Colour revolutions: Chinese President Xi's worst fear and his tightening of security landscape

Aug 07, 2022

Beijing [China], August 8 : Chinese President Xi Jinping is fearful that his country is going to face a "colour revolution", a phrase that encompasses a set of political changes across the postcommunist world which include popular uprising and public anger over corruption and inequality, both of which China has in abundance, media reports said.
According to reports, Xi sees the threat that foreign forces can exploit the situation, and therefore in order to prepare itself to combat the situation, he has enlisted the whole nation to defend against the "colour revolutions."
To address his apprehensions, Xi is building a security fortress for China as he worried about the Chinese Communist Party's grip. Xi thinks that the western powers are backing the color revolution in China. He is also tightening his grip on Taiwan, COVID situation and all the other aspects.
While speaking with then US President Barack Obama and then Vice President Joe Biden, Xi said that China was increasingly becoming a target of "color revolutions", popular unrest in the name of democracy, and blamed on the West, as per New York Times.
Arab Spring uprisings across the Middle East had reinforced his concerns. Arab uprisings were a series of anti-government protests, uprisings, and armed rebellions that spread across much of the Arab world.
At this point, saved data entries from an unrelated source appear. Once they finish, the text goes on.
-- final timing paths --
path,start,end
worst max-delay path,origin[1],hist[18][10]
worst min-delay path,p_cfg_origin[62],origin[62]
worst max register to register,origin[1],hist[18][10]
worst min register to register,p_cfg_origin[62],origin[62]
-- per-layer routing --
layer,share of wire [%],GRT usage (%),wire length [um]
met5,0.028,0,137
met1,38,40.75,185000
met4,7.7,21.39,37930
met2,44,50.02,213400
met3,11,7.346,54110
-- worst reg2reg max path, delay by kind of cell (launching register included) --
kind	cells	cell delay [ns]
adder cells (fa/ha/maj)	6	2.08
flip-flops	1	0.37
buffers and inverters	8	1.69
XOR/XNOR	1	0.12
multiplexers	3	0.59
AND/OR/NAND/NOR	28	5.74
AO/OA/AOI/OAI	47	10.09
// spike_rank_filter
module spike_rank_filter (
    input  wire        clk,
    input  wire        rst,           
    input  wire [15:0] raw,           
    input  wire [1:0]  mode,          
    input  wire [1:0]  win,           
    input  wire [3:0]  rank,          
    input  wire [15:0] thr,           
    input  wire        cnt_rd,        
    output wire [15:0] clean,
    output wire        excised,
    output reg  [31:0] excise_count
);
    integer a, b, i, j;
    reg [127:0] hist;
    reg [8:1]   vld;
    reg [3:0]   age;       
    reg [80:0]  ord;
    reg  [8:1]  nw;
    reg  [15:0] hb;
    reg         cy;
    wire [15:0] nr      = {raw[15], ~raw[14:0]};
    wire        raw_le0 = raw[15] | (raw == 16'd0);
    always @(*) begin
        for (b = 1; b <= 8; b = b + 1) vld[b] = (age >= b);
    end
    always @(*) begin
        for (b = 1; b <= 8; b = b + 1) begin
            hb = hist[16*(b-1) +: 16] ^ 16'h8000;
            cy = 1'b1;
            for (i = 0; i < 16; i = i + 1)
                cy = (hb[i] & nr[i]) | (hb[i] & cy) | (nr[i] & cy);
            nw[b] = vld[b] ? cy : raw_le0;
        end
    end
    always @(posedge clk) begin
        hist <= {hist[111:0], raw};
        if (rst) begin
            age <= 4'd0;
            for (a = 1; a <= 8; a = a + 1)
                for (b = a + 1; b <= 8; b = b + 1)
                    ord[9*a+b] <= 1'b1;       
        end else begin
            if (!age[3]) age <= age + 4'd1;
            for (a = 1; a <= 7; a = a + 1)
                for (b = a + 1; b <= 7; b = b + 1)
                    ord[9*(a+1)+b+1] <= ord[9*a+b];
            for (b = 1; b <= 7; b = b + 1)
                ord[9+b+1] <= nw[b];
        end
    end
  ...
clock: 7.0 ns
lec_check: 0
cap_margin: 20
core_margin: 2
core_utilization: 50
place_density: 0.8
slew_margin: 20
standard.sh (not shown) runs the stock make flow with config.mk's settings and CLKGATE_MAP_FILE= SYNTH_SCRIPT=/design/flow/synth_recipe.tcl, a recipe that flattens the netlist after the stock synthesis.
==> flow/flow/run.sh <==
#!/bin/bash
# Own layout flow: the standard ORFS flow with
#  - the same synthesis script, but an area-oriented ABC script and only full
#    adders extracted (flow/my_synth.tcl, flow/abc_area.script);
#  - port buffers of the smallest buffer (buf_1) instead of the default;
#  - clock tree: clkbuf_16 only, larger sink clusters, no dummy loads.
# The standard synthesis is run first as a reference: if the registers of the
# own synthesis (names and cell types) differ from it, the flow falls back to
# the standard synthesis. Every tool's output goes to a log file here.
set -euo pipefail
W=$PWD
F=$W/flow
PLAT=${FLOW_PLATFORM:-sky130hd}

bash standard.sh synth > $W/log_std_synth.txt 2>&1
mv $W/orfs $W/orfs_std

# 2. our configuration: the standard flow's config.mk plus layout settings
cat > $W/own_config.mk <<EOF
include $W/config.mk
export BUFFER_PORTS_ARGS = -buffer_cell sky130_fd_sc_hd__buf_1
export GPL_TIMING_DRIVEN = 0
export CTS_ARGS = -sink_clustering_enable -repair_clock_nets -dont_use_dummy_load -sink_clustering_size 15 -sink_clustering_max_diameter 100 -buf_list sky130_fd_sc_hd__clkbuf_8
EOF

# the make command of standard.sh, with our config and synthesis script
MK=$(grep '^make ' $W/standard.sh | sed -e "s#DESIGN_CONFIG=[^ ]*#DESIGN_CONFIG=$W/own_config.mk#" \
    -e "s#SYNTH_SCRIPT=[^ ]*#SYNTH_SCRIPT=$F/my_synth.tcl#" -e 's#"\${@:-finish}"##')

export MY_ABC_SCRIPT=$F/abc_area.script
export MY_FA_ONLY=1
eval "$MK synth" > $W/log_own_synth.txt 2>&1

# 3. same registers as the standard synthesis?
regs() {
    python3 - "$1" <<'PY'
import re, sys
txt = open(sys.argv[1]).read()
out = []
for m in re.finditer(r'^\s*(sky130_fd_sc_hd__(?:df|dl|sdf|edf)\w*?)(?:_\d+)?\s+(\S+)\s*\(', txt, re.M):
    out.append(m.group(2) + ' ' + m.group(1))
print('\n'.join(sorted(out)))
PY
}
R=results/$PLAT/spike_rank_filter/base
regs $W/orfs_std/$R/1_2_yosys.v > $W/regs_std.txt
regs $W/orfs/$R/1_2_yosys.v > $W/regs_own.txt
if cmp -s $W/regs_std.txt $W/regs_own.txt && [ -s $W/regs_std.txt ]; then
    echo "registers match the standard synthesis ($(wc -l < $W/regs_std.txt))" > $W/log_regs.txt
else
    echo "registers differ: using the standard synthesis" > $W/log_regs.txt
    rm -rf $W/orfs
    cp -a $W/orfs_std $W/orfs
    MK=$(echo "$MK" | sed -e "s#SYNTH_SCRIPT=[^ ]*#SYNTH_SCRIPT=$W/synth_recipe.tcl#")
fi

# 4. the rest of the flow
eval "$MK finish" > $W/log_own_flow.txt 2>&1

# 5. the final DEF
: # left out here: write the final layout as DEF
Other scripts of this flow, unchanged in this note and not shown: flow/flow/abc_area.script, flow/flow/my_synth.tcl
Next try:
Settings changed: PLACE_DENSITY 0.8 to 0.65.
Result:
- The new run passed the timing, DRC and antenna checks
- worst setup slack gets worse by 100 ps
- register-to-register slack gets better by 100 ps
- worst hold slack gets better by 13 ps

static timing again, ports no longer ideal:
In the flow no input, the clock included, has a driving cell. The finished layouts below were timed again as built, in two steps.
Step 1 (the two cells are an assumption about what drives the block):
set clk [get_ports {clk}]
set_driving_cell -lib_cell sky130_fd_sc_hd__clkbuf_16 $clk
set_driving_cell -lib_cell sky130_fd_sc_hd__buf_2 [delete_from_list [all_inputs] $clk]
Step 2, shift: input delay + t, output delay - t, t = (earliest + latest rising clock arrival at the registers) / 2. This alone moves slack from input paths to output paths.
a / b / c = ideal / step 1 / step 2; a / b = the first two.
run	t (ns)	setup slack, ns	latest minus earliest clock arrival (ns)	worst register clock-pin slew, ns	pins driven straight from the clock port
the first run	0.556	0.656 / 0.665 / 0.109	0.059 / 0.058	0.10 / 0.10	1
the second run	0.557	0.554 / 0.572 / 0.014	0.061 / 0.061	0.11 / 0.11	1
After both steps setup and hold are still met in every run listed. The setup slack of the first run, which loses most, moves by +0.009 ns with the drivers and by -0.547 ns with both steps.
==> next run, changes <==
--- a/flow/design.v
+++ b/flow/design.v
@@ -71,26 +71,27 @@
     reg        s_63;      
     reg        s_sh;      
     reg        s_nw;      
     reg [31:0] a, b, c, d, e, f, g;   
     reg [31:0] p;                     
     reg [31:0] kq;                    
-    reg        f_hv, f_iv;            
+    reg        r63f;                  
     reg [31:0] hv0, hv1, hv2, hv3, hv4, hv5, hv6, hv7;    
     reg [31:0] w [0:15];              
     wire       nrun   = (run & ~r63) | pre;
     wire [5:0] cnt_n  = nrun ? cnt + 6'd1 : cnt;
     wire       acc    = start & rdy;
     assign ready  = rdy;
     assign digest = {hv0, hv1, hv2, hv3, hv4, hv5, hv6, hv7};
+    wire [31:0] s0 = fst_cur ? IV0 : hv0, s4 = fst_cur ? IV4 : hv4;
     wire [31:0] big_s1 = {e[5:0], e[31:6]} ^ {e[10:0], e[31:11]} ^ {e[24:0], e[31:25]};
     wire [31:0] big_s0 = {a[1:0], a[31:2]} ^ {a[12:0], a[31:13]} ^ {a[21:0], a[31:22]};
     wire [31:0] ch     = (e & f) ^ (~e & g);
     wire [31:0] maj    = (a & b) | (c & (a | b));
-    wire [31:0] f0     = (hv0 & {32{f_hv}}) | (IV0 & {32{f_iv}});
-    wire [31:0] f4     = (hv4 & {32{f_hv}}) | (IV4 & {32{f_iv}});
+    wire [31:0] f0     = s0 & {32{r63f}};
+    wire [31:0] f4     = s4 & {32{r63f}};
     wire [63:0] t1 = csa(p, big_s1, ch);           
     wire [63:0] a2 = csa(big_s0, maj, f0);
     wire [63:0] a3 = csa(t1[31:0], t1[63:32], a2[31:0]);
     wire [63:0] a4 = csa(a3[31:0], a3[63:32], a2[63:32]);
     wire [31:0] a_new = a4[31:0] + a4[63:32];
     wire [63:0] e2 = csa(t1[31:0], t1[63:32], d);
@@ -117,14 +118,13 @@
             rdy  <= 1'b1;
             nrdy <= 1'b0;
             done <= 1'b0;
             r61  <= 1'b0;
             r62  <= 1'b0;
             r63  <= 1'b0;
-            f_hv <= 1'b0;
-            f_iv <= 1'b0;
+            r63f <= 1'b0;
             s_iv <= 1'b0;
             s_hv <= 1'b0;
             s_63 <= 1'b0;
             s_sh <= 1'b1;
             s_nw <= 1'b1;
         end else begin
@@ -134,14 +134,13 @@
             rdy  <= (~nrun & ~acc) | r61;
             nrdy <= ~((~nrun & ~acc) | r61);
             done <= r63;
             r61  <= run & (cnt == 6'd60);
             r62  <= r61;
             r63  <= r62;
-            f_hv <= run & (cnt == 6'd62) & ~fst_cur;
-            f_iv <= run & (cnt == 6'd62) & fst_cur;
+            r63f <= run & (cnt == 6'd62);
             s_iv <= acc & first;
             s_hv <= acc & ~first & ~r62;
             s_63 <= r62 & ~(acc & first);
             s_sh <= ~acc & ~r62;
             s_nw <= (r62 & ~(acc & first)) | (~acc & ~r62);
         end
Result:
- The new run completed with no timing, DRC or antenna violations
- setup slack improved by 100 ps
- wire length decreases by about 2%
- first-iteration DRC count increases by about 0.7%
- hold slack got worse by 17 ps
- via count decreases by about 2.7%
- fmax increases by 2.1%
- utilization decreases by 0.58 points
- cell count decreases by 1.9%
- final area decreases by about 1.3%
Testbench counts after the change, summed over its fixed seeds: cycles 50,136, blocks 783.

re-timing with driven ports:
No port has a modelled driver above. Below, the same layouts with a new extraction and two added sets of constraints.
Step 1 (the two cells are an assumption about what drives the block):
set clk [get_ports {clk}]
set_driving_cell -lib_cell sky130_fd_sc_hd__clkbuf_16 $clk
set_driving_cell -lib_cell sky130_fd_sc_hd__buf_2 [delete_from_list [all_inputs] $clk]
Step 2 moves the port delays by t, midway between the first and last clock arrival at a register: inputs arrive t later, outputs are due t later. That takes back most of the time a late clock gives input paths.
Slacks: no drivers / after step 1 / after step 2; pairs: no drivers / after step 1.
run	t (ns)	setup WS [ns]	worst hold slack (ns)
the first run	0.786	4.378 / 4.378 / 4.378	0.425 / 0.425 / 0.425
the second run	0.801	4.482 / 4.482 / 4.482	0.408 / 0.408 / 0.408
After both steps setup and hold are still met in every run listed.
Background: an optimization exercise with open tools, aiming at small area and a short achievable clock period. Do not read the settings as production practice. Where RTL was checked, it was by simulation tests only, not by an equivalence proof against the original.

// rs108_line_dec
module rs108_line_dec (
    input  wire         clk,
    input  wire         rst,
    input  wire         in_valid,
    input  wire [319:0] in_data,
    input  wire         in_mark_en,
    input  wire [3:0]   in_mark_dev,
    input  wire         in_retry_en,
    input  wire         in_reread,
    output reg          out_valid,
    output reg          out_last,
    output reg  [255:0] out_data,
    output reg  [2:0]   out_kind,
    output reg  [3:0]   out_dev,
    output reg  [3:0]   out_beat
);
    reg       second_q;
    reg       mark_en_q;
    reg [3:0] mark_dev_q;
    reg       retry_en_q;
    reg       reread_q;
    reg [7:0] bad_q;
    reg [7:0] nz_q;
    reg [3:0] loc_q;
    reg       wbad_q;
    reg [2:0] wbadb_q;
    reg       wnz_q;
    reg [2:0] wnzb_q;
    reg [3:0] wloc_q;
    wire       mark_en  = second_q ? mark_en_q  : in_mark_en;
    wire [3:0] mark_dev = second_q ? mark_dev_q : in_mark_dev;
    wire [9:0] msel;
  ...
clock: 16.5 ns
lec_check: 0
cap_margin: 20
core_margin: 2
core_utilization: 40
slew_margin: 20
run.sh (not shown) runs the stock make flow with config.mk's settings and CLKGATE_MAP_FILE= SYNTH_SCRIPT=/design/flow/synth_recipe.tcl, a recipe that flattens the netlist after the stock synthesis.
The starting point finished clean.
It instilled deep fears in China that the country was vulnerable to public anger.
Daniel R. Russel, a former senior American diplomat who accompanied Biden to China in 2011 revealed, "Xi couldn't have been more forthright that China is beset by malevolent forces and internally prey to centrifugal forces."
"He would talk all the time about color revolutions. That's clearly a sort of front-of-mind issue for him," said Ryan Hass, the National Security Council director for China when Xi later visited the White House.
In a bid to defuse his worst fears of public uprising and other "color revolutions" Xi has expanded the very meaning of "national security" in China, bolstering the party's control on all fronts against any perceived threats abroad that could pounce on weakness at home, as per the media portal.
He has strengthened, centralized, and emboldened an already pervasive security apparatus, turning it into a hulking fortress that protects him and positions him as the most powerful leader since Mao Zedong and Deng Xiaoping.
Xi has built what he calls a "comprehensive" system designed for a world he sees as determined to thwart China -- politically, economically, socially, militarily and technologically.
US House Speaker Nancy Pelosi's visit to support Taiwan against Beijing is likely to reconfirm his worldview that the United States and its allies are ready to exploit Xi's any potential weakness -- and that China must always show steely vigilance.
Since her visit, he has mobilized the military off the coast of Taiwan, sending the warning that China wants to curtail America's backing for what Beijing considers a part of China.